My mind keeps returning to these stories in part because I know Senator Harkin a little bit. He has a terrific legislative record in standing up for communities at risk and advancing social justice, and he has been a real ally for social work causes in Congress. He did what we wish all members of Congress would do, right? He found out about an injustice and he tried to use his power and influence to do something about it. If everyone used his/her authority with a similar sense of global responsibility, our world would look much different.
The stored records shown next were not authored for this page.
$ cat src/pkg/pcrsm_defs.vh
// Constants for the power, clock, reset and sleep manager core.
`ifndef PCRSM_DEFS_VH
`define PCRSM_DEFS_VH
// System bus mask bit positions.
`define PCRSM_AHB_HPB0 0
`define PCRSM_AHB_HPB1 1
`define PCRSM_AHB_HPB2 2
`define PCRSM_AHB_DBG 3
`define PCRSM_AHB_FLASH 4
`define PCRSM_AHB_RESET 5'h1f
// Peripheral bus A mask positions: group0, pm, system_control_unit, gclk, wdt, rtc, eic.
`define PCRSM_APBA_PM 1
`define PCRSM_APBA_RESET 7'h7f
// Peripheral bus B mask: group1, debug, flash, port.
`define PCRSM_APBB_RESET 4'hf
// Peripheral bus C mask: group2, evsys, serial 0-5, timers 0-7, adc, ac, dac, touch.
`define PCRSM_APBC_RESET 20'h10000
// Reset cause bit positions.
`define PCRSM_RC_POR 3'h0
`define PCRSM_RC_CBOD 3'h1
`define PCRSM_RC_SBOD 3'h2
`define PCRSM_RC_EXT 3'h4
`define PCRSM_RC_WDT 3'h5
`define PCRSM_RC_SYST 3'h6
`define PCRSM_RC_RESET 8'h01
// Reference clock and system clock frequencies in Hz.
`define PCRSM_REF_HZ 32768
`define PCRSM_CLK_HZ 50000000
`endif

$ cat src/verilog/pcrsm_power_manager.v
// Power manager core: clock masks, clock failure detector, reset cause, sleep control.
// Overview of operation
// - Masked peripheral bus clock blocks register access; writing one restores clock.
// - Modules on two domains get one mask bit per domain.
// - Masking manager or bridge clock locks masks until system reset.
// - Fail main clock if no rising edge within a 32 kHz period.
// - Enable bit set starts monitoring undivided main clock while it stays set.
// - On failure switch to 8 MHz backup, set flag, request interrupt if enabled.
// - Hardware sets backup select; writing zero reselects main, failure stays.
// - Detector suspends while main clock unavailable or in any sleep mode.
// - Reset cause register holds source of most recent reset.
// - Power resets reset all; external spares 32k domain; user spares debug too.
// - Low reset pin causes external reset.
// - CPU reset request bit produces a software reset, a user reset.
// - Wait-for-interrupt enters sleep; level from deep select and idle field.
// - Idle 0 stops CPU; 1 adds system bus; 2 adds peripheral bus.
// - Standby stops CPU, bus, main; oscillators per run-in-standby and on-request.
// - Wake sources per mode; idle 2 and standby only asynchronous.
// - Stopped domains halt regardless of mask bits.
// - Sleep-after-handler enters the selected sleep mode on return from lowest-priority handler.
// - Unmasked sufficient-priority interrupt wakes idle, restarting CPU and modules.
// - Failure flag stays set until software writes one to clear it.
`timescale 1ns/10ps
`include "pcrsm_defs.vh"
module pcrsm_power_manager
(
   input wire clock,
   input wire sys_rst,
   // Mask register writes.
   input wire ahbMaskWr,
   input wire [4:0] ahbMaskData,
   input wire apbaMaskWr,
   input wire [6:0] apbaMaskData,
   input wire apbbMaskWr,
   input wire [3:0] apbbMaskData,
   input wire apbcMaskWr,
   input wire [19:0] apbcMaskData,
   input wire apbaBridgeOn,
   output reg [4:0] system_bus_clock_mask_ff,
   output reg [6:0] apbaMask_ff,
   output reg [3:0] apbbMask_ff,
   output reg [19:0] apbcMask_ff,
   output wire [4:0] ahbClkEn,
   output wire [6:0] apbaClkEn,
   output wire [3:0] apbbClkEn,
   output wire [19:0] apbcClkEn,
   output wire maskLocked,
   // Clock failure detector.
   input wire clock_fail_detect_enable,
   input wire mainClkEdge,
   input wire refClkEdge,
   input wire mainClkReady,
   input wire backupClrWr,
   input wire clockFailFlagClr,
   input wire clockFailIntEn,
   output reg backup_clock_select_ff,
   output reg clock_fail_flag_ff,
   output wire clockFailIrq,
   // Reset sources.
   input wire porRst,
   input wire core_brownout_detector,
   input wire supply_brownout_detector,
   input wire resetPin_n,
   input wire wdtRst,
   input wire cpu_software_reset_request,
   output reg [7:0] reset_cause_register_ff,
   output wire powerDomainRst,
   output wire debugDomainRst,
   output wire userDomainRst,
   // Sleep controller.
   input wire wait_for_interrupt_instr,
   input wire handlerExitLowest,
   input wire sleep_after_handler,
   input wire deep_sleep_select,
   input wire [1:0] idleLevel,
   input wire run_in_standby,
   input wire on_request_only,
   input wire oscRequest,
   input wire syncAhbIrq,
   input wire syncApbIrq,
   input wire asyncIrq,
   output wire cpuClkEn,
   output wire ahbClkRun,
   output wire apbClkRun,
   output wire mainClkRun,
   output wire oscRun,
   output wire lowPowerMode,
   output wire sleeping
);

   localparam [2:0] ST_ACTIVE = 3'h0;
   localparam [2:0] ST_IDLE0 = 3'h1;
   localparam [2:0] ST_IDLE1 = 3'h2;
   localparam [2:0] ST_IDLE2 = 3'h3;
   localparam [2:0] ST_STANDBY = 3'h4;
   // Window is one reference period; failure is judged at each reference edge after the first one while monitoring.

   function isActive;
      input [2:0] st;
      begin
         isActive = (st == ST_ACTIVE);
      end
   endfunction

   // One-hot image of a reset cause bit position.
   function [7:0] causeBit;
      input [2:0] pos;
      begin
         causeBit = 8'h01 << pos;
      end
   endfunction

   reg [2:0] sleepState_ff;
   reg [2:0] nxt_sleepState;
   reg maskLock_ff;
   reg edgeSeen_ff;
   reg monitorArmed_ff;

   wire powerRst = porRst | core_brownout_detector | supply_brownout_detector;
   wire extRst = ~resetPin_n;
   wire userRst = wdtRst | cpu_software_reset_request;
   // Any sleep state stops the detector, so a slow wake never looks like a failure.
   wire monitoring = clock_fail_detect_enable & mainClkReady & isActive(sleepState_ff);
   wire failDetect = monitoring & monitorArmed_ff & refClkEdge & ~edgeSeen_ff & ~mainClkEdge;

   assign powerDomainRst = powerRst;
   assign debugDomainRst = powerRst | extRst;
   assign userDomainRst = powerRst | extRst | userRst;

   // mask write lock
   // The lock is one-way: with the manager's clock gone nothing could write it back.
   assign maskLocked = maskLock_ff;
   always @(posedge clock)
   begin
      if (sys_rst)
         maskLock_ff <= 1'b0;
      else if (~apbaMask_ff[`PCRSM_APBA_PM] | ~apbaBridgeOn)
         maskLock_ff <= 1'b1;
   end

   always @(posedge clock)
   begin
      if (sys_rst)
      begin
         system_bus_clock_mask_ff <= `PCRSM_AHB_RESET;
         apbaMask_ff <= `PCRSM_APBA_RESET;
         apbbMask_ff <= `PCRSM_APBB_RESET;
         apbcMask_ff <= `PCRSM_APBC_RESET;
      end
      else if (~maskLock_ff)
      begin
         // Writes while locked are dropped silently; nothing reports the refusal.
         // writing one restores
         if (ahbMaskWr)
            system_bus_clock_mask_ff <= ahbMaskData;
         if (apbaMaskWr)
            apbaMask_ff <= apbaMaskData;
         if (apbbMaskWr)
            apbbMask_ff <= apbbMaskData;
         if (apbcMaskWr)
            apbcMask_ff <= apbcMaskData;
      end
   end

   assign ahbClkEn = system_bus_clock_mask_ff & {5{ahbClkRun}};
   assign apbaClkEn = apbaMask_ff & {7{apbClkRun}};
   assign apbbClkEn = apbbMask_ff & {4{apbClkRun}};
   assign apbcClkEn = apbcMask_ff & {20{apbClkRun}};

   reg nxt_edgeSeen;
   reg nxt_monitorArmed;
   always @*
   begin
      nxt_edgeSeen = edgeSeen_ff;
      nxt_monitorArmed = monitorArmed_ff;
      if (~monitoring)
      begin
         // Disarming means the first partial window after enable is never judged.
         nxt_edgeSeen = 1'b0;
         nxt_monitorArmed = 1'b0;
      end
      else if (refClkEdge)
      begin
         nxt_edgeSeen = 1'b0;
         nxt_monitorArmed = 1'b1;
      end
      else if (mainClkEdge)
         nxt_edgeSeen = 1'b1;
   end

   always @(posedge clock)
   begin
      if (sys_rst)
      begin
         edgeSeen_ff <= 1'b0;
         monitorArmed_ff <= 1'b0;
      end
      else
      begin
         edgeSeen_ff <= nxt_edgeSeen;
         monitorArmed_ff <= nxt_monitorArmed;
      end
   end

   reg nxt_backupSel;
   reg nxt_failFlag;
   always @*
   begin
      nxt_backupSel = backup_clock_select_ff;
      nxt_failFlag = clock_fail_flag_ff;
      if (failDetect)
         nxt_backupSel = 1'b1;
      else if (backupClrWr)
         nxt_backupSel = 1'b0;
      if (failDetect)
         nxt_failFlag = 1'b1;
      else if (clockFailFlagClr)
         nxt_failFlag = 1'b0;
   end

   always @(posedge clock)
   begin
      if (sys_rst)
      begin
         backup_clock_select_ff <= 1'b0;
         clock_fail_flag_ff <= 1'b0;
      end
      else
      begin
         backup_clock_select_ff <= nxt_backupSel;
         clock_fail_flag_ff <= nxt_failFlag;
      end
   end

   assign clockFailIrq = clock_fail_flag_ff & clockFailIntEn;

   reg [7:0] nxt_resetCause;
   // reset cause
   // Not cleared by system reset, so boot code still sees why it restarted.
   always @*
   begin
      nxt_resetCause = reset_cause_register_ff;
      if (porRst)
         nxt_resetCause = `PCRSM_RC_RESET;
      else if (core_brownout_detector)
         nxt_resetCause = causeBit(`PCRSM_RC_CBOD);
      else if (supply_brownout_detector)
         nxt_resetCause = causeBit(`PCRSM_RC_SBOD);
      else if (extRst)
         nxt_resetCause = causeBit(`PCRSM_RC_EXT);
      else if (wdtRst)
         nxt_resetCause = causeBit(`PCRSM_RC_WDT);
      else if (cpu_software_reset_request)
         nxt_resetCause = causeBit(`PCRSM_RC_SYST);
   end

   always @(posedge clock)
   begin
      reset_cause_register_ff <= nxt_resetCause;
   end

   wire sleepReq = wait_for_interrupt_instr | (sleep_after_handler & handlerExitLowest);

   always @*
   begin
      nxt_sleepState = sleepState_ff;
      case (sleepState_ff)
         ST_ACTIVE:
         begin
            if (sleepReq)
            begin
               if (deep_sleep_select)
                  nxt_sleepState = ST_STANDBY;
               else if (idleLevel == 2'h0)
                  nxt_sleepState = ST_IDLE0;
               else if (idleLevel == 2'h1)
                  nxt_sleepState = ST_IDLE1;
               else
                  // Level 3 has no mode of its own and sleeps as idle 2.
                  nxt_sleepState = ST_IDLE2;
            end
         end
         ST_IDLE0:
            if (syncAhbIrq | syncApbIrq | asyncIrq)
               nxt_sleepState = ST_ACTIVE;
         ST_IDLE1:
            if (syncApbIrq | asyncIrq)
               nxt_sleepState = ST_ACTIVE;
         default:
            if (asyncIrq)
               nxt_sleepState = ST_ACTIVE;
      endcase
   end

   always @(posedge clock)
   begin
      if (sys_rst)
         sleepState_ff <= ST_ACTIVE;
      else
         sleepState_ff <= nxt_sleepState;
   end

   assign cpuClkEn = isActive(sleepState_ff);
   assign ahbClkRun = isActive(sleepState_ff) | (sleepState_ff == ST_IDLE0);
   assign apbClkRun = ahbClkRun | (sleepState_ff == ST_IDLE1);
   assign mainClkRun = (sleepState_ff != ST_STANDBY);
   assign oscRun = (sleepState_ff != ST_STANDBY) ?
                   (~on_request_only | oscRequest) :
                   (run_in_standby & (~on_request_only | oscRequest));
   assign lowPowerMode = (sleepState_ff == ST_STANDBY);
   assign sleeping = ~isActive(sleepState_ff);

endmodule // pcrsm_power_manager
And the measure in Rwanda was led primarily by forward-thinking WOMEN members of Parliament, who were bucking their own male-dominated society to try to address policy matters of concern to women in the first place.


But we can’t deny the reality of the impact that this particular legislation had, nor, unfortunately, its rather predictable nature. The more I’m learning, the more that it seems obvious to grassroots workers (including former sex slaves and other survivors) that, without other, viable economic alternatives, forced sexual slavery would be the likely avenue to which those pushed out of sweatshop labor would be pushed. To them, it was tragically foreseeable; to a U.S. Senator understandably outraged by 9-year-olds producing goods for U.S. consumption, it was a devastating lesson in the limits of economic sanctions. And, given that the Rwandan measure did not address the underlying inequities facing rural women at all, it’s pretty understandable that, if they’re going to be purchased, they’d rather that it be for a high price than a low one.

But this post isn’t about Senator Harkin. Or about Rwanda. Not really. And it’s not even about sweatshop labor, or the strategy of selective boycotts (only advised when called for by folks on the ground, by the way), or about sexual slavery or traditional practices that insitutionalize injustice for women.

It’s about process.

About how we make social policy, and about how to avoid these kinds of unintended consequences, not by collecting better data or designing better oversight, but by bringing policymaking closer to those who are impacted by it, where the consequences about which we’re concerned are not so surprising after all.

There will always be unknowns, especially in social policy, where we’re dealing with the variables of human behavior and the permutations of future contexts. But I believe that we can minimize the number of truly tragic unintended consequences by finding ways to integrate the lived experiences of those affected by the social problem into the decision-making arena. That doesn’t mean ‘policymaking by anecdote’. It means changing how people get elected, so that we have more actual representation by those directly affected by the problems they’re addressing. And it means grassroots organizing and lobbying to build relationships that can serve as reality checks and accountability measures for those in power. And it means a different approach to social problems in the first place, that understands their complexity and addresses them at the root (in this case, poverty and gender inequality) rather than in one of their many manifestations.

That’s tougher policymaking, for sure. It takes longer, and it’s ‘messier’, and it doesn’t sound as good on a press release. But it’s not only more likely to get us where we want to go, which we certainly need in this context of scarce resources and abundant need; it’s also less likely to take us to where we never even knew to fear we might end up.